Source: an optimization exercise on an open RTL-to-GDS flow (aim: small area, a short achievable clock period and few clock cycles). Production flows keep margins and buffers that such runs may drop.
Function was not checked in any run shown here: the RTL went through the layout flow alone.
No activity file was given, so power comes from the tool's default toggle rates.

**flow/run.sh**
```bash
#!/bin/bash
# synth_recipe.tcl (not shown) runs the flow's synth.tcl, then flattens the netlist and writes it again
# the make line also repeats each setting of config.mk as NAME=value (left out here)
make -C /OpenROAD-flow-scripts/flow DESIGN_CONFIG=/design/flow/config.mk WORK_HOME=/design/flow/orfs CLKGATE_MAP_FILE= SYNTH_SCRIPT=/design/flow/synth_recipe.tcl finish
```
**flow/config.mk**
```make
export PLATFORM = sky130hd
export DESIGN_NAME = pool_tx
export DESIGN_NICKNAME = pool_tx
export VERILOG_FILES = /design/flow/design.v
export SDC_FILE = /design/flow/constraint.sdc
export NUM_CORES = 4
export LEC_CHECK = 0
export CAP_MARGIN = 20
export CORE_MARGIN = 2
export CORE_UTILIZATION = 30
export SLEW_MARGIN = 20
```
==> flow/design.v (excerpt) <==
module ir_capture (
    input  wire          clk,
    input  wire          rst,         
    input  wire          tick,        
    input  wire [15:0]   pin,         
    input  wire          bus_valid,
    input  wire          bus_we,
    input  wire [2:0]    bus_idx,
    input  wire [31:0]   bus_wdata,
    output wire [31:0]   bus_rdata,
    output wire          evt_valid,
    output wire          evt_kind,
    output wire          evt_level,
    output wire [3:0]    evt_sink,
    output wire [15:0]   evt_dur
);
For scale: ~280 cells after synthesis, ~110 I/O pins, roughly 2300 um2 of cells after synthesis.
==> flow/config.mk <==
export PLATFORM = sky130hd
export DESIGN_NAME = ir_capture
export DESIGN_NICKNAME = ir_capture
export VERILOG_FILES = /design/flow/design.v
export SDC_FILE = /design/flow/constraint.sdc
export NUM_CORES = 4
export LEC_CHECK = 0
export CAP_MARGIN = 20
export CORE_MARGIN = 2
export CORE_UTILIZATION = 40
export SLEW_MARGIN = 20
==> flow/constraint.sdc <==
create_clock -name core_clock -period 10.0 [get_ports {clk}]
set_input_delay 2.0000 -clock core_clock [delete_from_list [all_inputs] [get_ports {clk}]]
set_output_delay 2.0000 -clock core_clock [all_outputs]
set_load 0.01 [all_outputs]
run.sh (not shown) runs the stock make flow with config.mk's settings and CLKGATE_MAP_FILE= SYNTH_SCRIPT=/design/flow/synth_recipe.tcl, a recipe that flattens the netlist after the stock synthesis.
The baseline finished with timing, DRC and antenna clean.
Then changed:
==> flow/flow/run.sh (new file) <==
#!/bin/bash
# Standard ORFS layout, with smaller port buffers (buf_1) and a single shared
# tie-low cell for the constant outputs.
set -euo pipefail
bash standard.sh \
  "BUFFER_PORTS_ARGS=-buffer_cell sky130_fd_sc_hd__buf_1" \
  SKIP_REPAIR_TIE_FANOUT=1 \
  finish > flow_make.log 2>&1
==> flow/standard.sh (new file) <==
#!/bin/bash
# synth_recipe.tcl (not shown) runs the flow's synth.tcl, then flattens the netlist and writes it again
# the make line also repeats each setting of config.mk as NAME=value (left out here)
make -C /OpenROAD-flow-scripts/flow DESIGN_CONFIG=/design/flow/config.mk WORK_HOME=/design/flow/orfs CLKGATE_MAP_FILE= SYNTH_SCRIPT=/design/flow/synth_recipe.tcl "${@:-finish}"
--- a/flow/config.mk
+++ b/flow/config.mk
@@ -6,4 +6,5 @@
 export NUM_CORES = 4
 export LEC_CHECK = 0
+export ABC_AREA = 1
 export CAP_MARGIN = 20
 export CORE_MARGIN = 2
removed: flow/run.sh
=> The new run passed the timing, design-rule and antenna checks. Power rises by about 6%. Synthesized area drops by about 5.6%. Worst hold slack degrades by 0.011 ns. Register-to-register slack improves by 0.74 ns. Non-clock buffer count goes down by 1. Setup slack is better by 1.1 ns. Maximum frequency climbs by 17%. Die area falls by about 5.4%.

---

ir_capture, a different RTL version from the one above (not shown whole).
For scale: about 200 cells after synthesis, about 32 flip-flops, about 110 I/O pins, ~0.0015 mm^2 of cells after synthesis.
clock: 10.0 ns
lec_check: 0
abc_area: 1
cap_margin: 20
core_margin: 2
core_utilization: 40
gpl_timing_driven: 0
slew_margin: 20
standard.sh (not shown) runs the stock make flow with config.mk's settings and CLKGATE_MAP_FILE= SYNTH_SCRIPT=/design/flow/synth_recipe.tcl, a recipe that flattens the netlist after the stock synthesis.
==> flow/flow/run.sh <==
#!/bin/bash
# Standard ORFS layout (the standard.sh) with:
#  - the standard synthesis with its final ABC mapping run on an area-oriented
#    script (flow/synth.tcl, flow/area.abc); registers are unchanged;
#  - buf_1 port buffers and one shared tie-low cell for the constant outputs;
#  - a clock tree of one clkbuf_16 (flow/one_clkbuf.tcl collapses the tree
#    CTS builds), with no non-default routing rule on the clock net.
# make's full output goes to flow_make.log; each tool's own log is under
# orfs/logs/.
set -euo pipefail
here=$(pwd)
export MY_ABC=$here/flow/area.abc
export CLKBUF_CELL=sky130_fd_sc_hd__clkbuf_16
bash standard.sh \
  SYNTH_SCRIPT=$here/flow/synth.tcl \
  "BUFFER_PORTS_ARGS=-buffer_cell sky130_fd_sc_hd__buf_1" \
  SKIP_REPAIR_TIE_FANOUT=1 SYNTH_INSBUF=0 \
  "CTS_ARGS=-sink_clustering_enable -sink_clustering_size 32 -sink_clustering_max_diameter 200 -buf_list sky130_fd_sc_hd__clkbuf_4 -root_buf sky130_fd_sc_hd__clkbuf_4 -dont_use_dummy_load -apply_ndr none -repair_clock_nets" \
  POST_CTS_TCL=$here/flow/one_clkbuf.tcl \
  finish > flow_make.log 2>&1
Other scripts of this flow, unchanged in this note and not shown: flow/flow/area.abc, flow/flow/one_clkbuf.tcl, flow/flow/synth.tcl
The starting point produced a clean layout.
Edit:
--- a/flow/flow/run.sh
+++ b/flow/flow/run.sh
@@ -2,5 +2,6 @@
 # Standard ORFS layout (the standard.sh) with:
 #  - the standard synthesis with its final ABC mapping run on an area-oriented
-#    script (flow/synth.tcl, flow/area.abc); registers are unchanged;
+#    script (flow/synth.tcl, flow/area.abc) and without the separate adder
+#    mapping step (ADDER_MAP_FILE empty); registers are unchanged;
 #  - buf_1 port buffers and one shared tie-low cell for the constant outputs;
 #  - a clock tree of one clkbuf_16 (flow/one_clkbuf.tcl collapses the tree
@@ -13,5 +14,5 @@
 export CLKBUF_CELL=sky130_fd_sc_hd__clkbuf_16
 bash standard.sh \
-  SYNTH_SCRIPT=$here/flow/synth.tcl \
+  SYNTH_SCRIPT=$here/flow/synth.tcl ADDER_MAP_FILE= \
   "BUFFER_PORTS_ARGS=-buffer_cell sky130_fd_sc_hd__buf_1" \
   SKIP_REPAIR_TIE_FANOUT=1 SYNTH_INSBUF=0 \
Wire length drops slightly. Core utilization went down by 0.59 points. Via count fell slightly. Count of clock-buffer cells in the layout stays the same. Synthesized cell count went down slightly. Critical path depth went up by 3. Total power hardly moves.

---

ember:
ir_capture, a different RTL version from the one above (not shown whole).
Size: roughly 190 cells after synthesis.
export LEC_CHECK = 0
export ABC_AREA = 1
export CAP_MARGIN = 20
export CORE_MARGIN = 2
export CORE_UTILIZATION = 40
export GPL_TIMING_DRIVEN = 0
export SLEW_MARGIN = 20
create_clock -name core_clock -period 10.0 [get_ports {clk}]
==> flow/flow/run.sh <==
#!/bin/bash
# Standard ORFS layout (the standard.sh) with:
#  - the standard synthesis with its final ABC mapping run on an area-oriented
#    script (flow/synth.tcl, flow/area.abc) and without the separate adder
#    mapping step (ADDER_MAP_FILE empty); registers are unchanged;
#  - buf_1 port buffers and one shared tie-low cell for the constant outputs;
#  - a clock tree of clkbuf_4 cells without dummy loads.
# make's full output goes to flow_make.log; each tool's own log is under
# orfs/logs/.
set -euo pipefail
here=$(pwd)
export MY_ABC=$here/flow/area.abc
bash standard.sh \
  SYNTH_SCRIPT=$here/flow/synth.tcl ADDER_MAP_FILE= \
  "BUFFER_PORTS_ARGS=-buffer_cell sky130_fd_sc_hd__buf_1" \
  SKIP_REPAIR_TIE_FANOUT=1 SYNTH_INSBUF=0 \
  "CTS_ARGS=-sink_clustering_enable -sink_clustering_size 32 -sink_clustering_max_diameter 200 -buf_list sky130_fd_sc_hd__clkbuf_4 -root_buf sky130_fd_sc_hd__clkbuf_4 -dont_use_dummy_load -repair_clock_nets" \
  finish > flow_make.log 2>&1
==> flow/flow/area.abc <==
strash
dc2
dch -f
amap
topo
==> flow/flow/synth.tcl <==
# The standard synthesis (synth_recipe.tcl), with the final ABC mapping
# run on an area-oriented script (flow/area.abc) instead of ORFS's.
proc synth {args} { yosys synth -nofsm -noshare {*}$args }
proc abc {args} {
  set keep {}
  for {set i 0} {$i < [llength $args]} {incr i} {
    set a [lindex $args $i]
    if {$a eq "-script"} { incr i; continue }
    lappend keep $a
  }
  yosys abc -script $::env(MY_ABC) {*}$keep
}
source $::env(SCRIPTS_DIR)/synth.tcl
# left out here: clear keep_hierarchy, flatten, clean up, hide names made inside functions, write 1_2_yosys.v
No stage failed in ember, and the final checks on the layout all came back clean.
Background: an optimization exercise with open tools, aiming at small area, a short achievable clock period and few clock cycles per item. Do not read the settings as production practice.
Function was checked by simulation only, so behaviour that the tests miss may differ from the original.

<file path="flow/run.sh">
#!/bin/bash
# synth_recipe.tcl (not shown) runs the flow's synth.tcl, then flattens the netlist and writes it again
# the make line also repeats each setting of config.mk as NAME=value (left out here)
make -C /OpenROAD-flow-scripts/flow DESIGN_CONFIG=/design/flow/config.mk WORK_HOME=/design/flow/orfs CLKGATE_MAP_FILE= SYNTH_SCRIPT=/design/flow/synth_recipe.tcl finish
</file>
<file path="flow/config.mk">
export PLATFORM = sky130hd
export DESIGN_NAME = tcs_rctc
export DESIGN_NICKNAME = tcs_rctc
export VERILOG_FILES = /design/flow/design.v
export SDC_FILE = /design/flow/constraint.sdc
export NUM_CORES = 4
export LEC_CHECK = 0
export CAP_MARGIN = 20
export CORE_MARGIN = 2
export CORE_UTILIZATION = 40
export SLEW_MARGIN = 20
</file>
<file path="flow/constraint.sdc">
create_clock -name core_clock -period 90.0 [get_ports {clk}]
set_input_delay 18.0000 -clock core_clock [delete_from_list [all_inputs] [get_ports {clk}]]
set_output_delay 18.0000 -clock core_clock [all_outputs]
set_load 0.01 [all_outputs]
</file>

• EXERCISE REQUIREMENTS
List all lines above in which the string "incr" appears.

• EXERCISE ANSWER
  for {set i 0} {$i < [llength $args]} {incr i} {
    if {$a eq "-script"} { incr i; continue }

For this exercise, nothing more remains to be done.